Of the entries below, return exactly those lines that fall between the one containing "total: 2100 / 0.00191 / 1280 / 825" and the one containing "r_tags[0]$_DFFE_PN0P_ | 0.47 | 1 |", the two end lines included.

★ ★ ★ ★ ★

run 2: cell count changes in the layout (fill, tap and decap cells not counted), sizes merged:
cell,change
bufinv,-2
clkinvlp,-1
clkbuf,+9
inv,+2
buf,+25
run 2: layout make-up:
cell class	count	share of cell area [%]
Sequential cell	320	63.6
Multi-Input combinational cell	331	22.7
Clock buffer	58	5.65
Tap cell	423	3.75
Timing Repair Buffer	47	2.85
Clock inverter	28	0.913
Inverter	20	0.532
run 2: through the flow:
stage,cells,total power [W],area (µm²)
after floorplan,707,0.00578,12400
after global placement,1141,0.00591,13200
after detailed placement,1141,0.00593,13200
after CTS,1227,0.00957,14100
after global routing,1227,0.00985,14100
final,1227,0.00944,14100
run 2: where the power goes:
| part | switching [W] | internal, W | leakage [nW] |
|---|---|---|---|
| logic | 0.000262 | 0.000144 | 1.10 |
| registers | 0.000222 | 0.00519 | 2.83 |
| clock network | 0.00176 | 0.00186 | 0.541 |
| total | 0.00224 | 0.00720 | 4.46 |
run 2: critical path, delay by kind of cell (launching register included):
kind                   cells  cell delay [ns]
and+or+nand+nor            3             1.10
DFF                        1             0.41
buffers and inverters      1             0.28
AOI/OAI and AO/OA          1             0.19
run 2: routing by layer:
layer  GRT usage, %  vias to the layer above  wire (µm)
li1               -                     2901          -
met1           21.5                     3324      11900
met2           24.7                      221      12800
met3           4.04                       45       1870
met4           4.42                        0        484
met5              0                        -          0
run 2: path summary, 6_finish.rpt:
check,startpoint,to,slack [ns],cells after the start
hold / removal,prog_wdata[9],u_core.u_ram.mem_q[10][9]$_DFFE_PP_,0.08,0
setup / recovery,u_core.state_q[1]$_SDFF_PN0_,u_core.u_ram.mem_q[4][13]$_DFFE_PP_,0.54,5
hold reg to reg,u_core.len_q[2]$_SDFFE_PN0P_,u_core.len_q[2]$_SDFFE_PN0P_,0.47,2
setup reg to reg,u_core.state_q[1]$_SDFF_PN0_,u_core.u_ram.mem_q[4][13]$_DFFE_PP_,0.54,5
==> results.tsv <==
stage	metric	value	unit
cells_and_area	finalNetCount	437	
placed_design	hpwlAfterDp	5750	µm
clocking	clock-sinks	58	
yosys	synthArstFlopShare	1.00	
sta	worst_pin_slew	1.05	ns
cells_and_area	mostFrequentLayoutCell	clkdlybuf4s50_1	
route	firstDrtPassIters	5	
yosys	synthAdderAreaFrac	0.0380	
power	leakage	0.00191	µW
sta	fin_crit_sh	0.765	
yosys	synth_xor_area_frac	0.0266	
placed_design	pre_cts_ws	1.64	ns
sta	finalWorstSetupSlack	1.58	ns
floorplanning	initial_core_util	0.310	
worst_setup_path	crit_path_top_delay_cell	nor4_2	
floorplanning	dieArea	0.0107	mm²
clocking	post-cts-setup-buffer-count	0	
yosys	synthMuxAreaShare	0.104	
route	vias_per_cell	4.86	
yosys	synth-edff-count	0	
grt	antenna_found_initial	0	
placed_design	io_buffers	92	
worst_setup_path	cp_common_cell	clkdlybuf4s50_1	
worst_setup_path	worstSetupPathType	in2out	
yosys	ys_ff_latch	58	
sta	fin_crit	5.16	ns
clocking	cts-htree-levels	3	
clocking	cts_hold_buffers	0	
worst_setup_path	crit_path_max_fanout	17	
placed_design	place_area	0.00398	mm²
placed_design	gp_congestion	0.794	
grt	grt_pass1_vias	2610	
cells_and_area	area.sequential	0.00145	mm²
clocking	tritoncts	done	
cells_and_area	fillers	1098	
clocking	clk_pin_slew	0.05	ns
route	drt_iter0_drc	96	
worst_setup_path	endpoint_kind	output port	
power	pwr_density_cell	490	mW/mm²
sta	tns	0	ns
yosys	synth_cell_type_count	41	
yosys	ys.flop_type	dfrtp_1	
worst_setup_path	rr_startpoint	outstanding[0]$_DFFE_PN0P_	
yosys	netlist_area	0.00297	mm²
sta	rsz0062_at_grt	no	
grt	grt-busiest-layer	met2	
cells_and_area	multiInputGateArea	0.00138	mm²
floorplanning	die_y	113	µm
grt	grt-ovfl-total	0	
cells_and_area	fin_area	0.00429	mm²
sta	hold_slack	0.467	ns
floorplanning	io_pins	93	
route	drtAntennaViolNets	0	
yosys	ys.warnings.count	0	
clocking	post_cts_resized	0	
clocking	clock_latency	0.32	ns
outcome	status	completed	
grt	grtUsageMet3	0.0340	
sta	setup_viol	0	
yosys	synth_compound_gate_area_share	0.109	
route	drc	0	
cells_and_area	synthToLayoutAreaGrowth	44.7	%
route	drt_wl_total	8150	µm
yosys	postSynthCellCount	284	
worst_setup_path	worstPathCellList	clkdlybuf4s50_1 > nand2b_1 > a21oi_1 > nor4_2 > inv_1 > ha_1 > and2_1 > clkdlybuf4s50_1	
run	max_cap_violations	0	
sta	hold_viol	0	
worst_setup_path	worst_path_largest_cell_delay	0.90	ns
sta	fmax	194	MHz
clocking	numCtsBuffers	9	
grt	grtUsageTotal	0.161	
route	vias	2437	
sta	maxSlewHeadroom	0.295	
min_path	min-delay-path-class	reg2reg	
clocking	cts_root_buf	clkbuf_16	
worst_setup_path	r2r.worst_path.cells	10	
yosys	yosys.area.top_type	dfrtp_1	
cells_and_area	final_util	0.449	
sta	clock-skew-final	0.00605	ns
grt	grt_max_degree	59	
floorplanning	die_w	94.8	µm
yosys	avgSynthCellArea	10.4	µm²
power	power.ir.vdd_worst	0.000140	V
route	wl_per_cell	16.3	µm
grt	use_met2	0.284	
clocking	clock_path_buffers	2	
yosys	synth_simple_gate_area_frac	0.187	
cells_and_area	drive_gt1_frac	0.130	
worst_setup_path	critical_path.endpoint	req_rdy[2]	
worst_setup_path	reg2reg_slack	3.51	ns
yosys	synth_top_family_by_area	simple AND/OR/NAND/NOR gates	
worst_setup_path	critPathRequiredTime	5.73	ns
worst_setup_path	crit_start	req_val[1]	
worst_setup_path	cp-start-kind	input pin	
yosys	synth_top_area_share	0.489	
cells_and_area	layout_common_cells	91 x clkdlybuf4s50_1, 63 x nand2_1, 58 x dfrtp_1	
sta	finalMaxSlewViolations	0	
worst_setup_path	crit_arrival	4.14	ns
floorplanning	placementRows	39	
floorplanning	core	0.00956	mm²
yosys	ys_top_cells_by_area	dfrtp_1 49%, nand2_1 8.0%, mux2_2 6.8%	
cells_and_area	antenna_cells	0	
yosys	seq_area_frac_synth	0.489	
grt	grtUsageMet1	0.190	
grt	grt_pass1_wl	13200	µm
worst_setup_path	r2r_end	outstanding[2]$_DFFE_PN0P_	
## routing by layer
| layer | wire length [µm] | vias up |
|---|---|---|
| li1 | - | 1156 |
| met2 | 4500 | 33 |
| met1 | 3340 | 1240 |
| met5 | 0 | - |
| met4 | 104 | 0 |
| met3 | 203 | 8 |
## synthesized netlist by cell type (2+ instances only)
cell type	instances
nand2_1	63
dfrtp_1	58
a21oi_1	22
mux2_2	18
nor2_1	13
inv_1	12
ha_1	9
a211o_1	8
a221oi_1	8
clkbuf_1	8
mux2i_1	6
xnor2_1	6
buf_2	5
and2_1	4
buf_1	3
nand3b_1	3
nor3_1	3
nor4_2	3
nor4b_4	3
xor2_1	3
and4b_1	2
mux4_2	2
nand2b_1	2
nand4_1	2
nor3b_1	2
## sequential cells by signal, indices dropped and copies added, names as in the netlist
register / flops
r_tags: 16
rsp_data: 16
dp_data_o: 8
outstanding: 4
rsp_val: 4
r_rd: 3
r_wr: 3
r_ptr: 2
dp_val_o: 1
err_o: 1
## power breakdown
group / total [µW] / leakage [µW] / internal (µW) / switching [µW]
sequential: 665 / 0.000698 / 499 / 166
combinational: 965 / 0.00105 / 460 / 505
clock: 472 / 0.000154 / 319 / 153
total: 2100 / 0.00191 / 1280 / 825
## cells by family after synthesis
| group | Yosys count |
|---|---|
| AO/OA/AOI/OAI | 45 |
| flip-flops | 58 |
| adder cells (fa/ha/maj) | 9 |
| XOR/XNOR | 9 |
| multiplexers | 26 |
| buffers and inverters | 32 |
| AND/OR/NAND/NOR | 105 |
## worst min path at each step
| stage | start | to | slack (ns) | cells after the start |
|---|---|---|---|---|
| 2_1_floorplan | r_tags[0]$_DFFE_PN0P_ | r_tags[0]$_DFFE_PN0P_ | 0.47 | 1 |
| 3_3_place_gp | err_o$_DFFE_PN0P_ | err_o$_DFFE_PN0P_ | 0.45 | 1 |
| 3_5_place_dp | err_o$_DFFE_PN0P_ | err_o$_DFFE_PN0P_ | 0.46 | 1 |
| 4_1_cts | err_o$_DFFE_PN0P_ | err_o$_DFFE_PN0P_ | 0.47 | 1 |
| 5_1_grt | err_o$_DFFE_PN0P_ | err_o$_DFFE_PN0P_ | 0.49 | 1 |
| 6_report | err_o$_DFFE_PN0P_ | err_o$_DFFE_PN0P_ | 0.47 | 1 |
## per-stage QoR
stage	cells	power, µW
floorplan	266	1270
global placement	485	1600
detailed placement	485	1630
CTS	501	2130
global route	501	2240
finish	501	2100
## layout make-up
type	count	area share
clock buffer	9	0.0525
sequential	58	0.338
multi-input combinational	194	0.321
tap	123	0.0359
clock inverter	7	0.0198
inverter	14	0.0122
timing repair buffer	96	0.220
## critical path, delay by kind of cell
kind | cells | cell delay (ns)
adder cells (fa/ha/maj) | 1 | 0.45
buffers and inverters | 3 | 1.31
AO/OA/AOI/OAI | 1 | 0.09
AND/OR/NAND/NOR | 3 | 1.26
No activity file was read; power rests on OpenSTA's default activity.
**src/rtl/tt_um_serial_subtractor_pkg.sv**
```systemverilog
// Shared definitions for the bit-serial arithmetic blocks: FSM encoding and
// the bit-counter width helper.
package tt_um_serial_subtractor_pkg;

  typedef enum logic [1:0] {
    ST_IDLE = 2'd0,
    ST_RUN  = 2'd1,
    ST_DONE = 2'd2
  } arith_state_e;

  // A 1-bit counter is still needed when the operand is narrow.
  function automatic int cnt_width(input int w);
    return (w > 1) ? $clog2(w) : 1;
  endfunction

endpackage

```
**src/rtl/fullsubtractor.sv**
```systemverilog
// One-bit full subtractor: d = a - b - bin, with bout set on underflow.
module fullsubtractor (
  input  logic a,
  input  logic b,
  input  logic bin,
  output logic d,
  output logic bout
);

  assign d    = a ^ b ^ bin;
  assign bout = (~a & b) | (~(a ^ b) & bin);

endmodule

```
**src/rtl/tt_um_serial_subtractor.sv**
```systemverilog
// Bit-serial subtractor: A - B - Bin, LSB first, one bit per clock through a
// single full-subtractor cell, with the result published on RUN->DONE.
module tt_um_serial_subtractor
  import tt_um_serial_subtractor_pkg::*;
#(
  parameter int WIDTH = 3
) (
  input  logic             clk,
  input  logic             rst,
  input  logic             start,
  input  logic [WIDTH-1:0] A,
  input  logic [WIDTH-1:0] B,
  input  logic             Bin,
  output logic             busy,
  output logic             done,
  output logic [WIDTH-1:0] Diff,
  output logic             Bout
);

  localparam int CW = cnt_width(WIDTH);

  arith_state_e     state_q, state_d;
  logic [WIDTH-1:0] a_q, a_d, b_q, b_d, res_q, res_d, diff_q, diff_d;
  logic [CW-1:0]    cnt_q, cnt_d;
  logic             brw_q, brw_d, bout_q, bout_d;
  logic             cell_d, cell_bout;

  fullsubtractor u_cell (
    .a   (a_q[0]),
    .b   (b_q[0]),
    .bin (brw_q),
    .d   (cell_d),
    .bout(cell_bout)
  );

  always_comb begin
    state_d = state_q;
    a_d     = a_q;
    b_d     = b_q;
    res_d   = res_q;
    diff_d  = diff_q;
    cnt_d   = cnt_q;
    brw_d   = brw_q;
    bout_d  = bout_q;
    case (state_q)
      ST_IDLE: begin
        if (start) begin
          a_d     = A;
          b_d     = B;
          brw_d   = Bin;
          cnt_d   = '0;
          state_d = ST_RUN;
        end
      end
      ST_RUN: begin
        a_d   = a_q >> 1;
        b_d   = b_q >> 1;
        brw_d = cell_bout;
        res_d = {cell_d, res_q[WIDTH-1:1]};
        cnt_d = cnt_q + CW'(1);
        // Last bit: the freshly shifted result is what gets published.
        if (cnt_q == CW'(WIDTH - 1)) begin
          diff_d  = {cell_d, res_q[WIDTH-1:1]};
          bout_d  = cell_bout;
          cnt_d   = '0;
          state_d = ST_DONE;
        end
      end
      ST_DONE: state_d = ST_IDLE;
      default: state_d = ST_IDLE;
    endcase
  end

  always_ff @(posedge clk or negedge rst) begin
    if (!rst) begin
      state_q <= ST_IDLE;
      a_q     <= '0;
      b_q     <= '0;
      res_q   <= '0;
      diff_q  <= '0;
      cnt_q   <= '0;
      brw_q   <= 1'b0;
      bout_q  <= 1'b0;
    end else begin
      state_q <= state_d;
      a_q     <= a_d;
      b_q     <= b_d;
      res_q   <= res_d;
      diff_q  <= diff_d;
      cnt_q   <= cnt_d;
      brw_q   <= brw_d;
      bout_q  <= bout_d;
    end
  end

  assign busy = (state_q == ST_RUN);
  assign done = (state_q == ST_DONE);
  assign Diff = diff_q;
  assign Bout = bout_q;

endmodule
```
**config.mk**
```make
export PLATFORM = sky130hd
export DESIGN_NAME = tt_um_serial_subtractor
export DESIGN_NICKNAME = d
export VERILOG_FILES = /design/src/rtl/tt_um_serial_subtractor_pkg.sv /design/src/rtl/fullsubtractor.sv /design/src/rtl/tt_um_serial_subtractor.sv
export SDC_FILE = /design/constraint.sdc
export NUM_CORES = 1
export LEC_CHECK = 0
export BUFFER_PORTS_ARGS = -buffer_cell sky130_fd_sc_hd__clkbuf_2
export CAP_MARGIN = 20
export CORE_AREA = 2 2 45 47
export DETAILED_ROUTE_END_ITERATION = 6
export DIE_AREA = 0 0 47 49
export PLACE_DENSITY = 0.66
export SLEW_MARGIN = 25
export SYNTH_ARGS = -nofsm -noshare
export SYNTH_HDL_FRONTEND = slang
export SYNTH_SLANG_ARGS = --single-unit
```
**constraint.sdc**
```tcl
create_clock -name clk -period 1.7 [get_ports clk]
set_clock_uncertainty 0.2 [all_clocks]
set_input_delay 0.255 -clock clk [delete_from_list [all_inputs] [get_ports clk]]
set_output_delay 0.255 -clock clk [all_outputs]
set_load 0.01 [all_outputs]
```
# Word-level counts from Yosys, hierarchy flattened
# Cells that the tools add are included.
[totals]
input_bits = 10
output_inout_bits = 6
regBits = 18
[op_classes]
muxes = 12
reduce_logical = 5
bitwise = 7
add_sub_neg = 1
eq_ne = 5
[ops]
columns = ["cell", "n"]
rows = [
  ["3-bit case mux with 2 select lines", 2],
  ["2-bit 2-to-1 mux", 4],
  ["2-bit case mux with 2 select lines", 2],
  ["3-bit 2-to-1 mux", 2],
  ["2-bit AND reduction", 3],
  ["2-bit == test (second input constant)", 2],
  ["2-bit by 1-bit adder with 2-bit output (second input constant)", 1],
  ["1-bit bitwise AND", 2],
  ["2-bit by 1-bit == test with 1-bit output (second input constant)", 1],
  ["2-bit logical NOT", 1],
  ["2-bit by 1-bit inequality test with 1-bit output (second input constant)", 1],
  ["2-bit inequality test (second input constant)", 1],
  ["1-bit NOT", 2],
  ["1-bit case mux with 2 select lines", 1],
  ["2-bit nonzero test", 1],
  ["1-bit bitwise XOR", 2],
  ["1-bit 2-to-1 mux", 1],
  ["1-bit bitwise OR", 1],
]

# Longest topological paths before layout
[logic_depth]
depth_word = 5
depth_mapped = 3
mapped_depth_nobuf = 3

# Modules after synthesis
# From an unflattened synthesis, not the netlist that was laid out.
[unflattened]
cells_unflattened = 64
area_unflattened_um2 = 789.5
[modules_own_cells]
columns = ["module", "cells_each", "area_per_inst_um2", "n_inst"]
rows = [
  ["tt_um_serial_subtractor", 60, 758.2, 1],
  ["fullsubtractor", 4, 31.3, 1],
]

# Worst setup path after synthesis
# No wires, ideal clock.
[synth_path]
path_type = "reg2reg"
startpoint = "register b_q[0]"
endpoint = "register res_q[2]"
n_path_buf = 0
stages_incl_launch_ff = 4
t_arrival_ns = 1.113
period_less_slack_ns = 1.437
required_ns = 1.375
setup_slack_ns = 0.263
path_cell_list = "dfrtp_1 > inv_1 > fa_1 > mux2_2"
[synth_between]
elab_chain_len = 2
[synth_lines]
columns = ["element", "line", "source"]
rows = [
  ["start: declaration", "tt_um_serial_subtractor.sv:23", "logic [WIDTH-1:0] a_q, a_d, b_q, b_d, res_q, res_d, diff_q, diff_d;"],
  ["start signal: assignment", "tt_um_serial_subtractor.sv:78", "b_q <= '0;"],
  ["start signal: assignment", "tt_um_serial_subtractor.sv:87", "b_q <= b_d;"],
  ["1-bit bitwise XOR (2 in a row)", "fullsubtractor.sv:10", "assign d = a ^ b ^ bin;"],
  ["named net cell_d", "tt_um_serial_subtractor.sv:26", "logic cell_d, cell_bout;"],
  ["end signal: assignment", "tt_um_serial_subtractor.sv:88", "res_q <= res_d;"],
  ["end: declaration", "tt_um_serial_subtractor.sv:23", ""],
]
# The timed path passes the listed nets, and every way through them passes these cells.
# A chain may end at the register's enable or synchronous reset.

# Final worst setup path
[layout_path]
startpoint = "register state_q[0]"
endpoint = "output busy"
[layout_between]
elab_chain_len = 1
[layout_lines]
columns = ["element", "line", "source"]
rows = [
  ["start: declaration", "tt_um_serial_subtractor.sv:22", "arith_state_e state_q, state_d;"],
  ["start signal: assignment", "tt_um_serial_subtractor.sv:85", "state_q <= state_d;"],
  ["2-bit by 1-bit == test with 1-bit output", "tt_um_serial_subtractor.sv:96", "assign busy = (state_q == ST_RUN);"],
  ["end: declaration", "tt_um_serial_subtractor.sv:14", "output logic busy,"],
]
# No other way between the ends.

==> metrics.yaml <==
end_kind: "output pin"
switching_power_mw: 0.619
regToRegSetupSlack_ps: 90
drtPass1Iterations: 4
grt_max_degree: 18
viasPerCell: 5.18
maxSlewHeadroom_pct: 72.2
antenna_found_initial: 0
wl_um: 1460
grt_usage_pct: 16.4
power.share.combinational_pct: 49.3
hold_path_class: "input pin to register"
yosys-top-cells-count: "dfrtp_1 (17), inv_1 (4)"
cts_tree: "done"
via_count: 565
whs_ps: 109
worst-r2r-cell-count: 3
internal-power_mw: 1.20
vdd.ir_drop.worst_v: 0.000923
fill_cells: 182
die_h_um: 49
grt_pass1_wl_um: 2630
power.density_mw_per_mm2: 1800
fmax_ghz: 0.622
clockBufferDepth: 2
ys_top_cells_by_area: "dfrtp_1 (51%), mux2_4 (5.4%), o221a_2 (4.0%), or4b_1 (3.6%), buf_6 (2.7%)"
r2r_end: "Diff[1]"
fin_crit_ps: 1610
drv_slew: 0
worst_skew_pair.late_latency_ps: 290
setup_viol_count_final: 0
initial_utilization_pct: 45.7
htreeDepth: 1
areaGrowthSynthToFinish_pct: 20.2
synth_top_cell_by_area: "dfrtp_1"
root_buffer: "clkbuf_4"
seqPwrFrac_pct: 39.2
postLayoutCoreUtil_pct: 54.9
crit_type: "register to output pin"
finalSetupTns_ps: 0
yosysUniqueCellTypes: 27
diodes: 0
syn-cell-area_um2: 841
rsz0062_at_grt: "false"
hold_viol: 0
cp_max_fo: 5
grt_pass1_vias: 555
synthFlopType: "dfrtp_1"
synth_top_area_share_pct: 50.6
cts.sinks: 17
timing.rr.start: "state_q[1]"
final_cells: 109
detail_route.iter0.violations: 9
dp_hpwl_um: 1090
power_frac_clock_pct: 11.5
finalPower_mw: 1.82
io_pins: 16
clk_pin_slew_ps: 90
coreArea_mm2: 0.00184
timing.max_cap.violations: 0
grt_overflow: 0
critPathLaunchType: "register"
synth-seq-area-share_pct: 50.6
period_share_pct: 94.5
hold_end: "b_q[1]"
critPathLaunch: "state_q[0]"
row_count: 16
drc: 0
worstMarginPinSlew_ps: 416
synth-edff-count: 0
nets: 94
sw_frac_of_total_pct: 33.9
cp.arrival_ps: 1150
die_width_um: 47
status: "finished, final reports clean"
syn_inst: 59
p_leak_nw: 0.475
wl_per_cell_um: 13.3
yosysMostFrequentCell: "dfrtp_1"
avgSynthCellArea_um2: 14.3
port_buffers: 15
cts_buffers: 3
dp.cells: 101
drive_gt1_share_pct: 51.2
die_area_mm2: 0.00230
min_from: "B[1]"
ys_warn_count: 0
ys_ff_latch: 17
synth.net_count: 70
crit_required_ps: 1240
gp_congestion: 0.721
hold_depth: 3
ys_async_sr_fraction_pct: 100
final_antenna_net_count: 0
-- routing by layer --
metal	global-route usage, %	vias up	routed length, um
li1	-	270	-
met1	20.9	279	672
met2	24.9	12	694
met3	3.33	4	43
met4	9.72	0	45
met5	0	-	0
-- logic make-up after synthesis --
| family | count (synthesis) | synth area share [%] |
|---|---|---|
| muxes | 7 | 10.6 |
| AOI/OAI and AO/OA | 11 | 14.6 |
| adders and majority gates | 1 | 2.38 |
| buffers and inverters | 9 | 6.40 |
| DFF | 17 | 50.6 |
| and+or+nand+nor | 14 | 15.5 |
-- cells in the final DEF (no fill, tap or decap), types with 2 or more instances in the layout --
cell type and n:
dfrtp_1 15, inv_1 4, mux2_2 2, clkbuf_2 15
clkbuf_4 3, nor4bb_1 2, mux2_4 3, nor4b_1 2
nor3b_1 3, dfrtp_2 2, or4b_1 3, o221a_2 3
buf_4 7, a211o_1 2
-- cell type report --
class	count	area [um^2]	share of cell area, %
Timing Repair Buffer	23	138	13.6
Multi-Input combinational cell	33	367	36.3
Sequential cell	17	428	42.3
Clock buffer	4	26.3	2.60
Inverter	5	18.8	1.86
Tap cell	27	33.8	3.34
-- critical path: stages, from the launching register on --
cell      delay, ps
dfrtp_2         440
buf_4           160
nand2b_4         90
inv_2            60
clkbuf_2        120
-- metrics by stage --
| step | instance area (um^2) | worst slack, ps |
|---|---|---|
| after global routing | 1010 | 10.7 |
| after floorplan | 841 | 263 |
| after detailed placement | 945 | 148 |
| after CTS | 1010 | 36.2 |
| final | 1010 | 93.3 |
| after global placement | 945 | 162 |
-- registers in the layout, indices dropped and copies added, names as in the netlist --
| signal | count |
|---|---|
| Bout | 1 |
| Diff | 3 |
| a_q | 3 |
| b_q | 3 |
| brw_q | 1 |
| cnt_q | 2 |
| res_q | 2 |
| state_q | 2 |
-- power by group through the flow --
stage | combinational [mW] | sequential [mW] | clock, mW
2_1_floorplan | 0.636 | 0.727 | 0
3_3_place_gp | 0.807 | 0.750 | 0
3_5_place_dp | 0.825 | 0.751 | 0
4_1_cts | 0.901 | 0.717 | 0.218
5_1_grt | 1.00 | 0.744 | 0.244
6_report | 0.899 | 0.715 | 0.210
-- worst max path at each step --
stage | to | slack (ps) | cells after the start
after floorplan | res_q[2] | 260 | 3
after global placement | res_q[1] | 160 | 4
after detailed placement | Diff[1] | 150 | 2
after CTS | busy | 40 | 4
after global routing | busy | 10 | 4
final | busy | 90 | 4
-- timing repair --
item	4_1_cts	5_1_grt
gates resized for setup	2	1
buffers inserted	3	0
hold endpoints to repair	17	0
hold buffers	1	0
endpoints found under the setup margin	2	1
No activity file was read; power rests on OpenSTA's default activity.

★ ★ ★ ★ ★

- [Solution]:
total: 2100 / 0.00191 / 1280 / 825
## cells by family after synthesis
| group | Yosys count |
|---|---|
| AO/OA/AOI/OAI | 45 |
| flip-flops | 58 |
| adder cells (fa/ha/maj) | 9 |
| XOR/XNOR | 9 |
| multiplexers | 26 |
| buffers and inverters | 32 |
| AND/OR/NAND/NOR | 105 |
## worst min path at each step
| stage | start | to | slack (ns) | cells after the start |
|---|---|---|---|---|
| 2_1_floorplan | r_tags[0]$_DFFE_PN0P_ | r_tags[0]$_DFFE_PN0P_ | 0.47 | 1 |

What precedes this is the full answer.